He was a barrister (M.A., LL.B.) and author of numerous articles and books on slavery in Canada and geographical accounts of various regions of Canada, e.g., "The Prairie Province; Sketches of Travel from Lake Ontario to Lake Winnipeg, and an Account of the Geographical Position, Climate, Civil Institutions, Inhabitants, Productions and Resources of the Red Valley" (1876), "The African in Canada; The Maroons of Jamaica and Nova Scotia" (189-?), "The Panis: an Historical Outline of Canadian Indian Slavery in the Eighteenth Century" (1897?), and "Slavery in Canada" (1890?).
He married Frances Elizabeth Wheelock (1845-1918). He died on February 2, 1907, in Toronto, Ontario.
Hamilton, P. S. (Peter Stevens), 1826-1893
Peter Stevens "Pierce" Hamilton was born on January 3, 1826, in Brookfield, Colchester, Nova Scotia.
He was a lawyer, journalist, author, and office holder. He received his education in Wolfville, at Horton Academy and Acadia College. In 1852, he was admitted to the bar of Nova Scotia and established a law practice in Halifax. As early as 1846 he contributed articles to the Halifax Morning Post & Parliamentary Reporter. In 1852, he abandoned his law practice and became an editor of the Acadian Recorder, a position he held until 1861. In 1853, he became secretary-treasurer of the Nova Scotia Electric Telegraph Company and local agent for the New York Associated Press, responsible for decoding and transmitting news dispatches from Europe to New York. In 1855, he published “Observations upon a Union of the Colonies of British North America”. The pamphlet, widely circulated at home and abroad, was also reprinted in the Quebec Gazette and the Anglo-American Magazine of Toronto. In 1858, as a supporter of confederation, he spent three months travelling in the northeastern United States and in Upper and Lower Canada, interviewing leading political figures. As a reporter for the Acadian Recorder in Ottawa in the early 1870s, he became a member of the parliamentary press gallery and was named vice-president of the Canadian Press Association. In 1878, he published "The Feast of Saint Anne and Other Poems", which appeared under the name Pierce Stevens Hamilton. In 1899, six years after Hamilton’s death, a group of friends erected a monument to his memory in Camp Hill Cemetery, Halifax.

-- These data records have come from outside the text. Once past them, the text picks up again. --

## src/rtl/serial_link_pkg.sv

```systemverilog
// Shared types and line levels for the serial link (transmitter and receiver).
package serial_link_pkg;

   typedef enum logic [2:0] {
      IDLE   = 3'd0,
      DATA   = 3'd1,
      PARITY = 3'd2,
      STOP   = 3'd3,
      BREAK  = 3'd4
   } rx_state_t;

   localparam logic START_BIT  = 1'b0;
   localparam logic STOP_BIT   = 1'b1;
   localparam logic IDLE_LEVEL = 1'b1;

endpackage

```

## src/rtl/serial_frame_receiver_if.sv

```systemverilog
// Serial-in / word-out bundle of the frame receiver; slave is the receiver side.
interface serial_frame_receiver_if #(
   parameter int unsigned N = 8
) ();

   logic         sin_valid;
   logic         sin;
   logic [N-1:0] q;
   logic         q_valid;
   logic         q_ready;
   logic         frame_err;
   logic         parity_err;
   logic         overrun;
   logic         busy;

   modport slave (
      input  sin_valid, sin, q_ready,
      output q, q_valid, frame_err, parity_err, overrun, busy
   );

   modport master (
      output sin_valid, sin, q_ready,
      input  q, q_valid, frame_err, parity_err, overrun, busy
   );

endinterface

```

## src/rtl/serial_frame_receiver.sv

```systemverilog
// Receive end of the serial link: deframes start/data/[parity]/stop into words
// offered on a valid/ready port, with framing, parity and overrun pulses.
module serial_frame_receiver
   import serial_link_pkg::*;
#(
   parameter int unsigned N         = 8,
   parameter bit          PARITY_EN = 1'b0
) (
   input  logic                     clk,
   input  logic                     reset,
   serial_frame_receiver_if.slave   bus
);

   localparam int unsigned CW = (N > 2) ? $clog2(N) : 1;

   rx_state_t      state;
   logic [CW-1:0]  bit_cnt;
   logic [N-1:0]   shreg;
   logic           par_bit;
   logic [N-1:0]   q_r;
   logic           q_valid_r;
   logic           frame_err_r;
   logic           parity_err_r;
   logic           overrun_r;
   logic           busy_r;
   logic           parity_ok_c;

   assign parity_ok_c = !PARITY_EN || !(^{shreg, par_bit});

   // Single FSM process: everything advances only on sin_valid cycles except the handshake.
   always_ff @(posedge clk) begin
      if (!reset) begin
         state        <= IDLE;
         bit_cnt      <= '0;
         shreg        <= '0;
         par_bit      <= 1'b0;
         q_r          <= '0;
         q_valid_r    <= 1'b0;
         frame_err_r  <= 1'b0;
         parity_err_r <= 1'b0;
         overrun_r    <= 1'b0;
         busy_r       <= 1'b0;
      end else begin
         frame_err_r  <= 1'b0;
         parity_err_r <= 1'b0;
         overrun_r    <= 1'b0;

         if (q_valid_r && bus.q_ready) begin
            q_valid_r <= 1'b0;
         end

         if (bus.sin_valid) begin
            case (state)
               IDLE: begin
                  if (bus.sin == START_BIT) begin
                     state   <= DATA;
                     bit_cnt <= CW'(N - 1);
                     busy_r  <= 1'b1;
                  end
               end
               DATA: begin
                  shreg <= {shreg[N-2:0], bus.sin};
                  if (bit_cnt == '0) begin
                     state <= PARITY_EN ? PARITY : STOP;
                  end else begin
                     bit_cnt <= bit_cnt - CW'(1);
                  end
               end
               PARITY: begin
                  par_bit <= bus.sin;
                  state   <= STOP;
               end
               STOP: begin
                  if (bus.sin != STOP_BIT) begin
                     // Framing error wins over parity; wait for the line to return high.
                     frame_err_r <= 1'b1;
                     state       <= BREAK;
                  end else begin
                     state  <= IDLE;
                     busy_r <= 1'b0;
                     if (!parity_ok_c) begin
                        parity_err_r <= 1'b1;
                     end else if (!q_valid_r || bus.q_ready) begin
                        q_r       <= shreg;
                        q_valid_r <= 1'b1;
                     end else begin
                        overrun_r <= 1'b1;
                     end
                  end
               end
               BREAK: begin
                  if (bus.sin == IDLE_LEVEL) begin
                     state  <= IDLE;
                     busy_r <= 1'b0;
                  end
               end
               default: begin
                  state  <= IDLE;
                  busy_r <= 1'b0;
               end
            endcase
         end
      end
   end

   assign bus.q          = q_r;
   assign bus.q_valid    = q_valid_r;
   assign bus.frame_err  = frame_err_r;
   assign bus.parity_err = parity_err_r;
   assign bus.overrun    = overrun_r;
   assign bus.busy       = busy_r;

endmodule

```

## src/flat_wrapper.sv

```systemverilog
// flat-port wrapper written by rule: the top's interface ports become plain ports
module serial_frame_receiver_flat import serial_link_pkg::*;
#(
   parameter int unsigned N         = 8,
   parameter bit          PARITY_EN = 1'b0
)
  (clk, reset, bus_sin_valid, bus_sin, bus_q_ready, bus_q, bus_q_valid, bus_frame_err, bus_parity_err, bus_overrun, bus_busy);
  serial_frame_receiver_if #(.N(N)) bus_i ();
  input  logic clk;
  input  logic reset;
  input wire logic [$bits(bus_i.sin_valid)-1:0] bus_sin_valid;
  input wire logic [$bits(bus_i.sin)-1:0] bus_sin;
  input wire logic [$bits(bus_i.q_ready)-1:0] bus_q_ready;
  output wire logic [$bits(bus_i.q)-1:0] bus_q;
  output wire logic [$bits(bus_i.q_valid)-1:0] bus_q_valid;
  output wire logic [$bits(bus_i.frame_err)-1:0] bus_frame_err;
  output wire logic [$bits(bus_i.parity_err)-1:0] bus_parity_err;
  output wire logic [$bits(bus_i.overrun)-1:0] bus_overrun;
  output wire logic [$bits(bus_i.busy)-1:0] bus_busy;
  assign bus_i.sin_valid = bus_sin_valid;
  assign bus_i.sin = bus_sin;
  assign bus_i.q_ready = bus_q_ready;
  assign bus_q = bus_i.q;
  assign bus_q_valid = bus_i.q_valid;
  assign bus_frame_err = bus_i.frame_err;
  assign bus_parity_err = bus_i.parity_err;
  assign bus_overrun = bus_i.overrun;
  assign bus_busy = bus_i.busy;
  serial_frame_receiver #(.N(N), .PARITY_EN(PARITY_EN)) u_core (.clk(clk), .reset(reset), .bus(bus_i));
endmodule
```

In 1849, he married Anne Amelia Brown (1829–1901). He died on February 22, 1893, in Halifax, Nova Scotia.
Hamilton, W. E. (William Edwin), 1834-1902
William Edwin Hamilton was born on May 10, 1834, in Dublin, Ireland, the son of the Irish mathematician Sir William Rowan Hamilton (1805-1865).
He was a journalist, editor, and author. In 1857, he graduated from Trinity College Dublin and became a civil engineer, working for a while as a railway surveyor. In 1866, he edited and published his father’s manuscript of the "Elements of Quaternions". In 1872, he emigrated to Canada where he became a journalist and an editor, working in Bracebridge, Ontario at E. F. Stephenson's Free Grant Gazette, and as a Government Immigration Agent. In 1880, Hamilton finally settled in Chatham, where he became editor of the Chatham Planet. After having lost his editorship, he started his own Market Guide in 1885.
He died on March 17, 1902, in Kent, Ontario.